When I was seven years old, I fell seriously ill and my folks took me to our family doctor for an examination. Dr. Davis correctly diagnosed me with Bulbar Polio. There was a very serious polio epidemic in the early 1950’s and many children my age were stricken with the disease. However, the development of the Salk vaccine in 1953 has nearly eradicated the polio virus.

Poliomyelitis polio, or infantile paralysis, acute viral infection, mainly of children but also affecting older persons. There are three immunologic types of poliomyelitis virus; exposure to one type produces immunity only to that type, so infection with the other types is still possible. Spread of the infection is primarily through contact with an infected person. Most people who contract polio either exhibit no symptoms or experience only minor illness; however, such individuals can harbor the virus and spread it to others. Less than 1% of the people who get infected develop paralysis.

The virus enters the body by way of the mouth, invades the bloodstream, and may be carried to the central nervous system, where it causes lesions of the gray matter of the spinal cord and brain. The illness begins with fever, headache, stiff neck and back, and muscle pain and tenderness. If there is involvement of the central nervous system, paralysis ensues. Of those patients who develop paralytic poliomyelitis, about 25% sustain severe permanent disability, another 25% have mild disabilities, and 50% recover with no residual paralysis. The disease is usually fatal if the nerve cells in the brain are attacked (bulbar poliomyelitis), causing paralysis of essential muscles, such as those controlling swallowing, heartbeat, and respiration. There is no specific drug for treatment. For reasons not clearly understood, some people who have had severe polio experience post-polio syndrome, a condition in which new weakness and pain occurs years later in previously affected muscles.

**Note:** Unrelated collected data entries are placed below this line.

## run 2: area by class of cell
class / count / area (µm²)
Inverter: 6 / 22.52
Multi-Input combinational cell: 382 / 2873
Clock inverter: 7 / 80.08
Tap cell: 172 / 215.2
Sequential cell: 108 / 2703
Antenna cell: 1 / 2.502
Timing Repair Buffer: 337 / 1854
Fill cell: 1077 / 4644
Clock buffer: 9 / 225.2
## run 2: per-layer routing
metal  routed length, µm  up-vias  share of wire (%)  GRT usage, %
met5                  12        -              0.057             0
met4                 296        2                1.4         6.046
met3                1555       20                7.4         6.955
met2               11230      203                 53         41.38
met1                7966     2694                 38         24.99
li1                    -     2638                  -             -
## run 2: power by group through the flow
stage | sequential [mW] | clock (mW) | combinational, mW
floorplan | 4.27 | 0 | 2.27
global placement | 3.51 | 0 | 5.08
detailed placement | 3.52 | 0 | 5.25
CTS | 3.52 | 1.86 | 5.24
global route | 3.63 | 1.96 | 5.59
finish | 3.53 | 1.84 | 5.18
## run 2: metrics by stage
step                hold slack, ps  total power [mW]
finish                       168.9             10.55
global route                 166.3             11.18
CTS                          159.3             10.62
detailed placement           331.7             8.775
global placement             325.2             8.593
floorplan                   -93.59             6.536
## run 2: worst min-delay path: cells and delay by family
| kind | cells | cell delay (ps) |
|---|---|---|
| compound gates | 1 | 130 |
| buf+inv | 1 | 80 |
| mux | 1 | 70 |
==> src/rtl/spi_slave.sv <==
// Serial slave: assembles a command frame from MOSI and, for read-data,
// returns one byte on MISO. dbg_state exposes the FSM state.
module spi_slave
  import spi_pkg::*;
#(
  parameter int FRAME_W = spi_pkg::FRAME_W,
  parameter int DATA_W  = spi_pkg::DATA_W
) (
  input  logic               clk,
  input  logic               reset_n,
  input  logic               MOSI,
  input  logic               SS_n,
  input  logic               tx_valid,
  input  logic [DATA_W-1:0]  tx_data,
  output logic               MISO,
  output logic               rx_valid,
  output logic [FRAME_W-1:0] rx_data,
  output state_e             dbg_state
);

  localparam int MAX_W = (FRAME_W > DATA_W) ? FRAME_W : DATA_W;
  localparam int CNT_W = $clog2(MAX_W + 1);

  // Handshakes: rx_valid is a one-cycle pulse with no backpressure; tx_valid
  // is consumed on the first WAIT_TX cycle it is high (no ready is returned).
  state_e             state_q, state_d;
  logic [CNT_W-1:0]   cnt_q, cnt_d;
  logic [FRAME_W-2:0] shift_q, shift_d;
  logic [DATA_W-1:0]  tx_shift_q, tx_shift_d;
  logic               miso_q, miso_d;
  logic               rx_valid_q, rx_valid_d;
  logic [FRAME_W-1:0] rx_data_q, rx_data_d;

  always_comb begin
    state_d    = state_q;
    cnt_d      = cnt_q;
    shift_d    = shift_q;
    tx_shift_d = tx_shift_q;
    miso_d     = 1'b0;
    rx_valid_d = 1'b0;
    rx_data_d  = rx_data_q;

    unique case (state_q)
      IDLE: begin
        if (!SS_n) begin
          shift_d = {{(FRAME_W-2){1'b0}}, MOSI};
          cnt_d   = CNT_W'(1);
          state_d = RECEIVE;
        end
      end

      RECEIVE: begin
        if (SS_n) begin
          cnt_d   = '0;
          state_d = IDLE;
        end else if (cnt_q == CNT_W'(FRAME_W - 1)) begin
          rx_data_d  = {shift_q, MOSI};
          rx_valid_d = 1'b1;
          cnt_d      = '0;
          // shift_q holds frame bits [9:1], so its top two bits are the command
          state_d    = (shift_q[FRAME_W-2 -: 2] == CMD_RD_DATA) ? WAIT_TX : DONE;
        end else begin
          shift_d = {shift_q[FRAME_W-3:0], MOSI};
          cnt_d   = cnt_q + CNT_W'(1);
        end
      end

      DONE: begin
        if (SS_n) state_d = IDLE;
      end

      WAIT_TX: begin
        if (SS_n) begin
          state_d = IDLE;
        end else if (tx_valid) begin
          miso_d     = tx_data[DATA_W-1];
          tx_shift_d = {tx_data[DATA_W-2:0], 1'b0};
          cnt_d      = CNT_W'(1);
          state_d    = SEND;
        end
      end

      SEND: begin
        if (SS_n) begin
          cnt_d   = '0;
          state_d = IDLE;
        end else if (cnt_q == CNT_W'(DATA_W)) begin
          cnt_d   = '0;
          state_d = DONE;
        end else begin
          miso_d     = tx_shift_q[DATA_W-1];
          tx_shift_d = {tx_shift_q[DATA_W-2:0], 1'b0};
          cnt_d      = cnt_q + CNT_W'(1);
        end
      end

      default: begin
        cnt_d   = '0;
        state_d = IDLE;
      end
    endcase
  end

  always_ff @(posedge clk) begin
    if (reset_n) begin
      state_q    <= IDLE;
      cnt_q      <= '0;
      shift_q    <= '0;
      tx_shift_q <= '0;
      miso_q     <= 1'b0;
      rx_valid_q <= 1'b0;
      rx_data_q  <= '0;
    end else begin
      state_q    <= state_d;
      cnt_q      <= cnt_d;
      shift_q    <= shift_d;
      tx_shift_q <= tx_shift_d;
      miso_q     <= miso_d;
      rx_valid_q <= rx_valid_d;
      rx_data_q  <= rx_data_d;
    end
  end

  assign MISO      = miso_q;
  assign rx_valid  = rx_valid_q;
  assign rx_data   = rx_data_q;
  assign dbg_state = state_q;

endmodule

The poliovirus affected, in many different patterns, the nerve cells in the lower brain (bulbar) and spinal cord that control the muscles of the body. Poliovirus does not damage the lung tissue or the nerves to the airway muscle. When the bulbar nerves were destroyed (bulbar polio), the muscles of the throat were weakened. This resulted in choking during eating and a diminished ability to cough.

I was rushed directly from the doctor’s office to the hospital and placed in an Iron Lung. Three children including myself were admitted that evening, all of us placed in Iron Lungs. I didn’t know it at the time, but my mother told me many years later that I was the only one of the three that survived the night. That was my first brush with a near death experience. There were a few more to come. The following article from 1951 is from a local newspaper in New Jersey.

NJ, WESTFIELD, NEW JERSEY, SEPTEMBER 13, 1951

After writing this it occurred to me that today hardly anyone knows what an Iron Lung actually is or looks like. According to an article on Wikipedia in 2014 there were only ten people in the world still confined to iron lungs to keep them alive. There now are other more effective medical devices that substitute for the iron lung which facilitated breathing for victims of disease, causing breathing difficulties. The following article describes the device and a picture of one is shown below.

From Wikipedia:

The person using the iron lung is placed into the central chamber, a cylindrical steel drum. A door allowing the head and neck to remain free is then closed, forming a sealed, air-tight compartment enclosing the rest of the person’s body. Pumps that control airflow periodically decrease and increase the air pressure within the chamber, and particularly, on the chest. When the pressure is below that within the lungs, the lungs expand and atmospheric pressure pushes air from outside the chamber in via the person’s nose and airways to keep the lungs filled; when the pressure goes above that within the lungs, the reverse occurs, and air is expelled. In this manner, the iron lung mimics the physiological action of breathing: by periodically altering intra-thoracic pressure, it causes air to flow in and out of the lungs. The iron lung is a form of non-invasive therapy.

Iron Lung

When I turned sixty was when I first learned of the condition known as post-polio syndrome where all the symptoms of polio return. After a little research, I found the condition often affects polio survivors fifty years after they’ve recovered, most often between the ages of sixty to sixty-five. However, once a polio survivor gets past sixty-five without developing post-polio syndrome it is extremely unlikely to appear. I also learned there have never been any documented cases of a polio survivor that subsequently came down with Alzheimer’s. Well, that’s good news. I guess I can cross Post-Polio Syndrome a well as Alzheimer’s off the list of stuff that can still get me now.

Iron Lung – 1950’s
Iron Lung

While I was in the hospital in recovery, my folks took me out for daily excursions in the city neighborhood around the hospital. One of the destinations we always stopped to window shop was a toy store that sold the common toys of the era as well as some very unusual high-end toys. One of these high-end toys was a very detailed model fire engine, a hook and ladder truck that was about three feet long. I was fascinated by the “hook and ladder” and always asked to stop to gaze at it in the store window on our neighborhood walks.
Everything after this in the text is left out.